It will be a great day, and we’re looking forward to our panel, “The Urban Documentary, New Forms for New Cities” in which we’ll be talking about the new ways that our recent project, The Triangle Fire Open Archive, explores new ways to know the city and its history – through unconventional archives, visual urbanist approaches, and creative forms of participation. In particular, we’ll be talking about some of the newest objects and stories about the 1982 Chinatown garment workers strike (one of these, above) – and the way gathering these objects in the context of the 100th anniversary of the Triangle Shirtwaist factory fire tells a complex story about the city.
We’re looking forward to a compelling conversation with chair Martin Lucas and our co-participants, Lise Gantheret and Samara Smith.
9:30 AM – 11:00 AM, August 13
WORKSHOP: “The Urban Documentary, New Forms for New Cities”
Hunter College, Dept. of Integrated Media Arts / 544 Hunter North Bldg / E 68th & Lexington Ave.

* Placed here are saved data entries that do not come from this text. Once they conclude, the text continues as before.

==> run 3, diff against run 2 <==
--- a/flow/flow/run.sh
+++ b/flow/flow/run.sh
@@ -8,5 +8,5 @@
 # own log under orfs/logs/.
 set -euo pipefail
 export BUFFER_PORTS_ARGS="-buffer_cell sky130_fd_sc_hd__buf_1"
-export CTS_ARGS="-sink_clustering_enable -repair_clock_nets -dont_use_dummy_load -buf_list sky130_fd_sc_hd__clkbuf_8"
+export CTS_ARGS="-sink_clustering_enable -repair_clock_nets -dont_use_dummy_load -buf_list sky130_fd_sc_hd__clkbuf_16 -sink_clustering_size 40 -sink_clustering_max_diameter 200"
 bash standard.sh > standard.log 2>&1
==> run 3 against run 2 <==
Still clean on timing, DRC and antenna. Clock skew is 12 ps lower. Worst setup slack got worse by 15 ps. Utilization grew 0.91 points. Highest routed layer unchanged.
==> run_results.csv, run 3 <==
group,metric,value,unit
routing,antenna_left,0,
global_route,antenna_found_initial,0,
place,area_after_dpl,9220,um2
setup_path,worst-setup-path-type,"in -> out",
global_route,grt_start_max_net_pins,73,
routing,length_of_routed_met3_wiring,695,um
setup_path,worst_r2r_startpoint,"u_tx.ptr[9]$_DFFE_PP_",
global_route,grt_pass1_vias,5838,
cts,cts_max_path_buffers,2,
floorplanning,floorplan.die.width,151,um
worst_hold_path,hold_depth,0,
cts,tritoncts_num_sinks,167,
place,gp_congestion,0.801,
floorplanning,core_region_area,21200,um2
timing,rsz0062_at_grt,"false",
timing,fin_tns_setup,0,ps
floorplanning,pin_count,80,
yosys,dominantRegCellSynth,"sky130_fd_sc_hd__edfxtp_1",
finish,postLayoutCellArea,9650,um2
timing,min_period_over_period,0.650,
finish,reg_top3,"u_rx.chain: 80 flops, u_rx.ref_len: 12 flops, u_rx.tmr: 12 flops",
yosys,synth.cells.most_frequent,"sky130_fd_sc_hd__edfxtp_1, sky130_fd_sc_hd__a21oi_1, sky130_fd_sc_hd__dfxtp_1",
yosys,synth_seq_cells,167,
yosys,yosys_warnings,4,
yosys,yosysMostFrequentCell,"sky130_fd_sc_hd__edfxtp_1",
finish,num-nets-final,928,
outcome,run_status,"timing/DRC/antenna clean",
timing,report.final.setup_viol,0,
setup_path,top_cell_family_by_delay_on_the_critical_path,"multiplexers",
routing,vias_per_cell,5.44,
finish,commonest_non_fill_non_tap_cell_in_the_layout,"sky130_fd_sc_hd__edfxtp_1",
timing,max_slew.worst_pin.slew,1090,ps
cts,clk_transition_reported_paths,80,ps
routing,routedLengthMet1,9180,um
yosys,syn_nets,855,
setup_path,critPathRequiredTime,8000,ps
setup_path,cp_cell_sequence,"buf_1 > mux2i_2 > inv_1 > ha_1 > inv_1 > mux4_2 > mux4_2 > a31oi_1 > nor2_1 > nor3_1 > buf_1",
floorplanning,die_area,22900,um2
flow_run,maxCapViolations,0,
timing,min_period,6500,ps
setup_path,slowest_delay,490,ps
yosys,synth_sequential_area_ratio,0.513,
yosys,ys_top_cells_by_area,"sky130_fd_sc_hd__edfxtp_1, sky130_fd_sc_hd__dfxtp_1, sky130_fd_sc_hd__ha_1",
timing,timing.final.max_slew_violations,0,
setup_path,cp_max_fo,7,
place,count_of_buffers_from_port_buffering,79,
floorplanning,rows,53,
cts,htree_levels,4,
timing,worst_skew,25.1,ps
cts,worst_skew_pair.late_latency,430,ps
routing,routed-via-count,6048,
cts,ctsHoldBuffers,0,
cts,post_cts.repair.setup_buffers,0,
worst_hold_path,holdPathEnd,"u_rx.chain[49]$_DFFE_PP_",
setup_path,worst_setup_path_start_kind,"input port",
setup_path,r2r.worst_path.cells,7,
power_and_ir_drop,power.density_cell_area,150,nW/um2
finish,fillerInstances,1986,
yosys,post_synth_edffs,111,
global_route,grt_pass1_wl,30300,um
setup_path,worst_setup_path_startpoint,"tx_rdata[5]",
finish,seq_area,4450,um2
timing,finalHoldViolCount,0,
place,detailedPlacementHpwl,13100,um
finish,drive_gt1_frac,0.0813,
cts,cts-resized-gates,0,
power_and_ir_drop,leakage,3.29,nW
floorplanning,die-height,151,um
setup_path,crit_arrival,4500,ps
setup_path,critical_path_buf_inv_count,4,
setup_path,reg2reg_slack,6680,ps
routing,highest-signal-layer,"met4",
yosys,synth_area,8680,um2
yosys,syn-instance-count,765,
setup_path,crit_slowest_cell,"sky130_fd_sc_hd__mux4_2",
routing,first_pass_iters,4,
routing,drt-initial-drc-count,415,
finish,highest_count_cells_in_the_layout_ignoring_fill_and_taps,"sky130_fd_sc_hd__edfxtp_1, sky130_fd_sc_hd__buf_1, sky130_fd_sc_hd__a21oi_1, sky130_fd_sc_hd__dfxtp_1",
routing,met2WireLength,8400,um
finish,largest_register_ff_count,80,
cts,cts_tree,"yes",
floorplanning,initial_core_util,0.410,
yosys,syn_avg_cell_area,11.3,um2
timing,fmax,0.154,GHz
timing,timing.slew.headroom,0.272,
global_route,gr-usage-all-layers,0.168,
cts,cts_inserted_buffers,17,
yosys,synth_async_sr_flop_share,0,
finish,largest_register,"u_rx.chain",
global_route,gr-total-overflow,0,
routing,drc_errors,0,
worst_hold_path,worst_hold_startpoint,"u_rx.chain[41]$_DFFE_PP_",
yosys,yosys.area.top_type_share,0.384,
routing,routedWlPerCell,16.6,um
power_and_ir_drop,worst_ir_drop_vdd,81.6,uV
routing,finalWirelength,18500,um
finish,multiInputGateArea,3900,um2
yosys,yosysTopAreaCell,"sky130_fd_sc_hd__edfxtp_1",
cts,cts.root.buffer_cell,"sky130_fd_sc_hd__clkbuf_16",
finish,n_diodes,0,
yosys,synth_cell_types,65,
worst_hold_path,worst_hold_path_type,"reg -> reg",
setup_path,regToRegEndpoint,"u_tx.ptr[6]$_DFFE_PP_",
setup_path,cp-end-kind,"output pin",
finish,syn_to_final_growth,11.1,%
What follows belongs to an exercise in optimizing a design on an open flow for small area; a production flow would make more cautious choices.
Function was checked by simulation only, so behaviour that the tests miss may differ from the original.
Power figures rest on the tool's default switching activity, not on a simulated workload.

## avc
module avc (
    input  wire        clk,
    input  wire        rst,
    input  wire        rx,
    output wire        tx,
    output wire        en,
    input  wire [9:0]  haddr,
    input  wire [15:0] hwdata,
    input  wire        hwe,
    output reg  [15:0] hrdata
);
    reg        en_r;
    reg [11:0] local_addr;
    reg [15:0] arg;
    reg [15:0] res;
    reg        busy, done_r, ok_r, rxm_valid;
    reg [3:0]  err;
    reg [1:0]  cause;
    reg        rxm_bcast;
    reg [11:0] rxm_master, rxm_slave;
    reg [3:0]  rxm_control;
    reg [5:0]  rxm_len;
    reg [255:0] rxd;
    reg        txm_bcast;
    reg [11:0] txm_master, txm_slave;
    reg [3:0]  txm_control;
    reg [8:0]  txm_len;
    reg [255:0] txd;
    reg [3:0]  op;
    reg        b_r;
    reg [2:0]  fid;
    reg        ack;       
    reg        aph;       
    reg        fph;       
    reg        par;
    reg [3:0]  ix;        
    reg [5:0]  bidx;      
    reg [4:0]  t;         
    reg [15:0] acc;
    assign en = en_r;
    wire [4:0]  t1   = t + 5'd1;
    wire [31:0] psel = 32'd1 << (haddr[4:0] - t);    
    wire msg = op[3] & op[2] & ~op[1];                  
    wire dw  = op[3] ? op[0] : op[1];                   
    wire u_start = (fid == 3'd0) & ~ack;
    wire u_bit   = (fid == 3'd1) & ~ack;
    wire u_field = (fid[2] | fid[1]) & ~ack;
    wire [3:0] src_ctl = txm_control;
    reg        src;
    always @* begin
        case (fid)
            3'd2:    src = txm_master[ix];
            3'd3:    src = txm_slave[ix];
            3'd4:    src = src_ctl[ix[1:0]];
            3'd5:    src = txm_len[ix[2:0]];
            3'd6:    src = acc[ix[2:0]];
            default: src = arg[ix];
        endcase
    end
    wire wbit = ack ? 1'b0 : u_bit ? (msg ? txm_bcast : b_r) : (fph ? par : src);
    reg        s_start, s_wr;
    wire       s_done, s_ok, s_bit, s_idle;
    wire [1:0] s_kind;
    wire [7:0] pw;
    wire [1:0] sym;
    avc_codec u_codec (
        .clk(clk), .rst(rst), .rx(rx),
        .start(s_start), .wr(s_wr), .lng(u_start), .wb(wbit),
        .done(s_done), .ok(s_ok), .rbit(s_bit), .kind(s_kind),
        .pw(pw), .sym(sym), .tx(tx), .idle(s_idle)
    );
    wire       host_we = hwe && !busy;
    wire       cmd_go  = host_we && (haddr == 10'h000) && (hwdata[3:0] != 4'hF);
    wire [3:0] cmd_op  = hwdata[3:0];
  ...
Size: roughly 3,100 cells after synthesis, about 700 flip-flops, ~48 I/O pins.
clock: 10.0 ns
lec_check: 0
abc_area: 1
cap_margin: 20
core_margin: 2
core_utilization: 65
cts_buf_list: sky130_fd_sc_hd__clkbuf_8
cts_cluster_diameter: 60
cts_cluster_size: 15
place_density: 0.75
slew_margin: 20
standard.sh (not shown) runs the stock make flow with config.mk's settings and CLKGATE_MAP_FILE= SYNTH_SCRIPT=/design/flow/synth_recipe.tcl, a recipe that flattens the netlist after the stock synthesis.
==> flow/flow/run.sh <==
#!/bin/bash
# Standard layout, with two changes: port buffers use buf_2 instead of the
# default pick, and clock tree synthesis uses small clock buffers in small
# clusters without dummy loads.
set -euo pipefail
export BUFFER_PORTS_ARGS="-buffer_cell sky130_fd_sc_hd__buf_2"
export CTS_ARGS="-sink_clustering_enable -repair_clock_nets -buf_list sky130_fd_sc_hd__clkbuf_4 -sink_clustering_size 9 -sink_clustering_max_diameter 45 -dont_use_dummy_load"
bash standard.sh > standard.log 2>&1
Then changed:
--- a/flow/flow/run.sh
+++ b/flow/flow/run.sh
@@ -7 +7 @@
-export CTS_ARGS="-sink_clustering_enable -repair_clock_nets -buf_list sky130_fd_sc_hd__clkbuf_4 -sink_clustering_size 9 -sink_clustering_max_diameter 45 -dont_use_dummy_load"
+export CTS_ARGS="-sink_clustering_enable -repair_clock_nets -buf_list sky130_fd_sc_hd__clkbuf_4 -sink_clustering_size 8 -sink_clustering_max_diameter 40 -dont_use_dummy_load"
ABC_AREA = default   (was 1)
=>
- The new run produced a clean layout
- final area goes up by 4.7%
- final cell count came out lower by 7.0%
- non-clock buffer count went up by 52
- die area is higher by 2.9%
- area after synthesis went up by 3.0%
- setup slack degrades by 0.80 ns
- global-route usage rose by 4.9 points
- register-to-register slack degrades by 0.55 ns

---

== run A ==
avc again, from the RTL that the note above started with.
Settings: LEC_CHECK=0, CAP_MARGIN=20, CORE_MARGIN=2, CORE_UTILIZATION=65, CTS_BUF_LIST=sky130_fd_sc_hd__clkbuf_8, CTS_CLUSTER_DIAMETER=60, CTS_CLUSTER_SIZE=15, PLACE_DENSITY=0.75, SLEW_MARGIN=20; clock period 10.0 ns.
run.sh (not shown) runs the stock make flow with config.mk's settings and CLKGATE_MAP_FILE= SYNTH_SCRIPT=/design/flow/synth_recipe.tcl, a recipe that flattens the netlist after the stock synthesis.
Stock flow here: none of the scripts above is used.
Run A: flow completed, timing, DRC and antenna clean
Inputs modified between run A and run B:
==> flow/flow/run.sh (new file) <==
#!/bin/bash
# Standard layout, with two changes: port buffers use buf_2 instead of the
# default pick, and clock tree synthesis uses small clock buffers in small
# clusters without dummy loads.
set -euo pipefail
export BUFFER_PORTS_ARGS="-buffer_cell sky130_fd_sc_hd__buf_2"
export CTS_ARGS="-sink_clustering_enable -repair_clock_nets -buf_list sky130_fd_sc_hd__clkbuf_4 -sink_clustering_size 8 -sink_clustering_max_diameter 40 -dont_use_dummy_load"
bash standard.sh > standard.log 2>&1
==> flow/standard.sh (new file) <==
#!/bin/bash
# synth_recipe.tcl (not shown) runs the flow's synth.tcl, then flattens the netlist and writes it again
# the make line also repeats each setting of config.mk as NAME=value (left out here)
make -C /OpenROAD-flow-scripts/flow DESIGN_CONFIG=/design/flow/config.mk WORK_HOME=/design/flow/orfs CLKGATE_MAP_FILE= SYNTH_SCRIPT=/design/flow/synth_recipe.tcl "${@:-finish}"
-- flow/config.mk --
<<< run A, line 7
export LEC_CHECK = 0
export CAP_MARGIN = 20
>>> run B, line 7
export LEC_CHECK = 0
export ABC_AREA = 1
export CAP_MARGIN = 20
removed: flow/run.sh
Notes after the runs:
Of run A and run B, the run reporting the lower wire length of the first global-routing pass was run B. Comparing run A and run B, the higher cell area after layout was measured on run A. [diff] routed via count, run B relative to run A: improvement. When run B is set beside run A, its number of global-route vias before repair turns out to be about 5% smaller. Critical path arrival in run B is 1070 ps lower than in run A. Half-perimeter wire length after detailed placement is higher on run A. Run B ended up with a lower share of cell area taken by muxes after synthesis than run A did.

The urban documentary has taken new life formally and socially as concepts move away from origins in ‘single channel’ form to a broad variety of new lives in locative media contexts, including GPS triggered audio and video, web-based media from issue-based blogs, to games, to social mapping. Sometimes these are projects initiated by filmmakers, at other times, they are framed by architects, urban planners and organizers. What do these new practices look like? What is their justification? What happens to documentary notions on these new platforms where the boundaries between subject, maker and location shift? This workshop is designed as an introduction to some of these practices in a form useful both to makers and theorists.